She makes a compelling case for the application of theory to worldly concerns -and you don't get much more worldly than murder. Kristeva appears as a character in the novel, which reminds the reader of the comic gap in structuralist thought between the populist genre and her public profile as an intellectual; Kristeva writing a blockbuster is on a par with Germaine Greer appearing on Celebrity Big Brother .

A recent article in The Chronicle of Higher Education highlights a broad trend for literary theorists away from "the more pure textuality of deconstruction at its peak" and redefining "theory in a way that reconnects it to bigger ideas", along with the reintroduction of concerns such as ethics. Can Kristeva's use of the detective novel to frame her philosophies be read in this light?

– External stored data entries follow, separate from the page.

--- src/rtl/pipe_ctrl_unit.sv ---
`default_nettype none
// ============================================================================
// Module   : pipe_ctrl_unit
// Purpose  : RV32 ID-stage decode, ID/EX control register, stall/flush control
//            and MUL/DIV freeze sequencer (enabled by macro M_EXT_EN).
// Revision : 1.0  initial release
// ============================================================================
module pipe_ctrl_unit #(
  parameter int OPCODE_WIDTH   = 7,
  parameter int REG_ADDR_WIDTH = 5,
  parameter int MUL_LATENCY    = 3,
  parameter int DIV_LATENCY    = 32,
  parameter int CNT_WIDTH      = 6
) (
  input  logic                      clk,
  input  logic                      rst,
  input  logic [OPCODE_WIDTH-1:0]   id_opcode,
  input  logic [2:0]                id_funct3,
  input  logic [6:0]                id_funct7,
  input  logic [REG_ADDR_WIDTH-1:0] id_rs1,
  input  logic [REG_ADDR_WIDTH-1:0] id_rs2,
  input  logic [REG_ADDR_WIDTH-1:0] id_rd,
  input  logic                      branch_taken,
  output logic [2:0]                id_imm_type,
  output logic [1:0]                ex_alu_op,
  output logic [1:0]                ex_wb_sel,
  output logic                      ex_reg_w,
  output logic                      ex_alu_src1,
  output logic                      ex_alu_src2,
  output logic                      ex_mem_w,
  output logic                      ex_mem_r,
  output logic                      ex_branch,
  output logic                      ex_jump,
  output logic                      ex_csr_en,
  output logic                      ex_md_op,
  output logic [2:0]                ex_funct3,
  output logic [REG_ADDR_WIDTH-1:0] ex_rd,
  output logic                      pc_stall,
  output logic                      if_id_stall,
  output logic                      if_id_flush,
  output logic                      md_start,
  output logic                      md_busy,
  output logic                      md_done,
  output logic                      illegal_instr
);

  localparam logic [OPCODE_WIDTH-1:0] OP_R     = OPCODE_WIDTH'(7'b0110011);
  localparam logic [OPCODE_WIDTH-1:0] OP_IALU  = OPCODE_WIDTH'(7'b0010011);
  localparam logic [OPCODE_WIDTH-1:0] OP_LOAD  = OPCODE_WIDTH'(7'b0000011);
  localparam logic [OPCODE_WIDTH-1:0] OP_JALR  = OPCODE_WIDTH'(7'b1100111);
  localparam logic [OPCODE_WIDTH-1:0] OP_CSR   = OPCODE_WIDTH'(7'b1110011);
  localparam logic [OPCODE_WIDTH-1:0] OP_STORE = OPCODE_WIDTH'(7'b0100011);
  localparam logic [OPCODE_WIDTH-1:0] OP_BR    = OPCODE_WIDTH'(7'b1100011);
  localparam logic [OPCODE_WIDTH-1:0] OP_LUI   = OPCODE_WIDTH'(7'b0110111);
  localparam logic [OPCODE_WIDTH-1:0] OP_AUIPC = OPCODE_WIDTH'(7'b0010111);
  localparam logic [OPCODE_WIDTH-1:0] OP_JAL   = OPCODE_WIDTH'(7'b1101111);

  localparam logic [2:0] IMM_NONE = 3'd0;
  localparam logic [2:0] IMM_I    = 3'd1;
  localparam logic [2:0] IMM_S    = 3'd2;
  localparam logic [2:0] IMM_B    = 3'd3;
  localparam logic [2:0] IMM_U    = 3'd4;
  localparam logic [2:0] IMM_J    = 3'd5;

  localparam logic [1:0] ALU_ADD = 2'd0;
  localparam logic [1:0] ALU_BR  = 2'd1;
  localparam logic [1:0] ALU_R   = 2'd2;
  localparam logic [1:0] ALU_I   = 2'd3;

  localparam logic [1:0] WB_ALU = 2'd0;
  localparam logic [1:0] WB_PC4 = 2'd1;
  localparam logic [1:0] WB_MEM = 2'd2;
  localparam logic [1:0] WB_IMM = 2'd3;

  if (MUL_LATENCY < 1 || DIV_LATENCY < 1 ||
      (1 << CNT_WIDTH) < MUL_LATENCY || (1 << CNT_WIDTH) < DIV_LATENCY) begin : g_param_check
    $error("pipe_ctrl_unit: latency parameters out of range");
  end

  typedef struct packed {
    logic [1:0]                alu_op;
    logic [1:0]                wb_sel;
    logic                      reg_w;
    logic                      src1;
    logic                      src2;
    logic                      mem_w;
    logic                      mem_r;
    logic                      branch;
    logic                      jump;
    logic                      csr_en;
    logic                      md_op;
    logic [2:0]                funct3;
    logic [REG_ADDR_WIDTH-1:0] rd;
  } bundle_t;

  bundle_t dec, ex_d, ex_q;
  logic    dec_ill, rs1_used, rs2_used;
  logic    load_use, flush, md_stall;

  always_comb begin
    dec         = '0;
    id_imm_type = IMM_NONE;
    dec_ill     = 1'b0;
    rs1_used    = 1'b0;
    rs2_used    = 1'b0;
    case (id_opcode)
      OP_R: begin
        rs1_used = 1'b1;
        rs2_used = 1'b1;
        if (id_funct7 == 7'b0000000 ||
            (id_funct7 == 7'b0100000 && (id_funct3 == 3'b000 || id_funct3 == 3'b101))) begin
          dec.alu_op = ALU_R;
          dec.reg_w  = 1'b1;
        end
`ifdef M_EXT_EN
        else if (id_funct7 == 7'b0000001) begin
          dec.alu_op = ALU_R;
          dec.reg_w  = 1'b1;
          dec.md_op  = 1'b1;
        end
`endif
        else begin
          dec_ill = 1'b1;
        end
      end
      OP_IALU: begin
        rs1_used    = 1'b1;
        id_imm_type = IMM_I;
        // Shift-immediates carry their sub-opcode in the funct7 slot.
        if ((id_funct3 == 3'b001 && id_funct7 != 7'b0000000) ||
            (id_funct3 == 3'b101 && id_funct7 != 7'b0000000 && id_funct7 != 7'b0100000)) begin
          dec_ill = 1'b1;
        end else begin
          dec.alu_op = ALU_I;
          dec.reg_w  = 1'b1;
          dec.src2   = 1'b1;
        end
      end
      OP_LOAD: begin
        rs1_used    = 1'b1;
        id_imm_type = IMM_I;
        dec.wb_sel  = WB_MEM;
        dec.reg_w   = 1'b1;
        dec.src2    = 1'b1;
        dec.mem_r   = 1'b1;
      end
      OP_JALR: begin
        rs1_used    = 1'b1;
        id_imm_type = IMM_I;
        dec.wb_sel  = WB_PC4;
        dec.reg_w   = 1'b1;
        dec.src2    = 1'b1;
        dec.jump    = 1'b1;
      end
      OP_CSR: begin
        rs1_used    = 1'b1;
        id_imm_type = IMM_I;
        dec.reg_w   = 1'b1;
        dec.csr_en  = 1'b1;
      end
      OP_STORE: begin
        rs1_used    = 1'b1;
        rs2_used    = 1'b1;
        id_imm_type = IMM_S;
        dec.src2    = 1'b1;
        dec.mem_w   = 1'b1;
      end
      OP_BR: begin
        rs1_used    = 1'b1;
        rs2_used    = 1'b1;
        id_imm_type = IMM_B;
        dec.alu_op  = ALU_BR;
        dec.branch  = 1'b1;
      end
      OP_LUI: begin
        id_imm_type = IMM_U;
        dec.wb_sel  = WB_IMM;
        dec.reg_w   = 1'b1;
      end
      OP_AUIPC: begin
        id_imm_type = IMM_U;
        dec.reg_w   = 1'b1;
        dec.src1    = 1'b1;
        dec.src2    = 1'b1;
      end
      OP_JAL: begin
        id_imm_type = IMM_J;
        dec.wb_sel  = WB_PC4;
        dec.reg_w   = 1'b1;
        dec.src1    = 1'b1;
        dec.src2    = 1'b1;
        dec.jump    = 1'b1;
      end
      default: dec_ill = 1'b1;
    endcase
    if (!dec_ill) begin
      dec.funct3 = id_funct3;
      dec.rd     = id_rd;
    end
  end

  assign illegal_instr = dec_ill;

  assign load_use = ex_q.mem_r && (ex_q.rd != '0) &&
                    ((rs1_used && ex_q.rd == id_rs1) || (rs2_used && ex_q.rd == id_rs2));
  assign flush       = branch_taken | ex_q.jump;
  assign pc_stall    = md_stall | (~flush & load_use);
  assign if_id_stall = pc_stall;
  assign if_id_flush = ~md_stall & flush;

  always_comb begin
    ex_d = dec;
    if (md_stall) begin
      ex_d = ex_q;
    end else if (flush || load_use) begin
      ex_d = '0;
    end
  end

  always_ff @(posedge clk or posedge rst) begin
    if (rst) begin
      ex_q <= '0;
    end else begin
      ex_q <= ex_d;
    end
  end

`ifdef M_EXT_EN
  localparam logic [CNT_WIDTH-1:0] C_MUL_LAST = CNT_WIDTH'(MUL_LATENCY - 1);
  localparam logic [CNT_WIDTH-1:0] C_DIV_LAST = CNT_WIDTH'(DIV_LATENCY - 1);

  typedef enum logic [1:0] {
    ST_IDLE = 2'd0,
    ST_BUSY = 2'd1,
    ST_DONE = 2'd2
  } md_state_t;

  md_state_t            state_q, state_d;
  logic [CNT_WIDTH-1:0] cnt_q, cnt_d;
  logic                 div_q, div_d;

  always_ff @(posedge clk or posedge rst) begin
    if (rst) begin
      state_q <= ST_IDLE;
      cnt_q   <= '0;
      div_q   <= 1'b0;
    end else begin
      state_q <= state_d;
      cnt_q   <= cnt_d;
      div_q   <= div_d;
    end
  end

  // DONE always returns to IDLE so an md op still sitting in EX cannot retrigger.
  always_comb begin
    state_d  = state_q;
    cnt_d    = cnt_q;
    div_d    = div_q;
    md_start = 1'b0;
    md_busy  = 1'b0;
    md_done  = 1'b0;
    case (state_q)
      ST_IDLE: begin
        if (ex_q.md_op) begin
          md_start = 1'b1;
          div_d    = ex_q.funct3[2];
          cnt_d    = '0;
          state_d  = ST_BUSY;
        end
      end
      ST_BUSY: begin
        md_busy = 1'b1;
        cnt_d   = cnt_q + CNT_WIDTH'(1);
        if (cnt_q == (div_q ? C_DIV_LAST : C_MUL_LAST)) begin
          state_d = ST_DONE;
        end
      end
      ST_DONE: begin
        md_done = 1'b1;
        state_d = ST_IDLE;
      end
      default: state_d = ST_IDLE;
    endcase
  end

  assign md_stall = (state_q == ST_IDLE && ex_q.md_op) || state_q == ST_BUSY;
`else
  assign md_start = 1'b0;
  assign md_busy  = 1'b0;
  assign md_done  = 1'b0;
  assign md_stall = 1'b0;
`endif

  assign ex_alu_op   = ex_q.alu_op;
  assign ex_wb_sel   = ex_q.wb_sel;
  assign ex_reg_w    = ex_q.reg_w;
  assign ex_alu_src1 = ex_q.src1;
  assign ex_alu_src2 = ex_q.src2;
  assign ex_mem_w    = ex_q.mem_w;
  assign ex_mem_r    = ex_q.mem_r;
  assign ex_branch   = ex_q.branch;
  assign ex_jump     = ex_q.jump;
  assign ex_csr_en   = ex_q.csr_en;
  assign ex_md_op    = ex_q.md_op;
  assign ex_funct3   = ex_q.funct3;
  assign ex_rd       = ex_q.rd;

endmodule
`default_nettype wire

She turned to the form after her father's death. "In September 1989, two months before the fall of the Berlin Wall, my father was killed in a Bulgarian hospital. He went to have a small surgical operation and died there. I found out that people there experimented on old people. They tried out some new surgical procedures. My father was a very religious person, but to avoid any religious celebration of his death, the communists decided that religious people should be burnt; he was cremated, which was against his beliefs. For me that was a big shock and when I was going through the mourning period I decided that the detective novel genre was the best way of dealing with it. Freud said that human society is based on a crime committed together - he was thinking of the symbolic killing of the father (the Oedipus story), about religion and so on - but the details of my father's death made me feel that there was crime beneath a lot of our political experience."

The danger of religious extremism is a key theme of Murder in Byzantium , which centres on the weird New Pantheon sect. Throughout the novel, the role of the "other", particularly the foreigner, is deeply ambivalent and highly charged. Kristeva has commented in the past that the wearing of hijab by French schoolgirls is leading to a sort of schizophrenia, "a psychic catastrophe" and "to states of violence". To my ears, this analysis seems dogmatic and an example of aggressive liberal secularism, inhibiting the acceptance of Muslims as equal citizens.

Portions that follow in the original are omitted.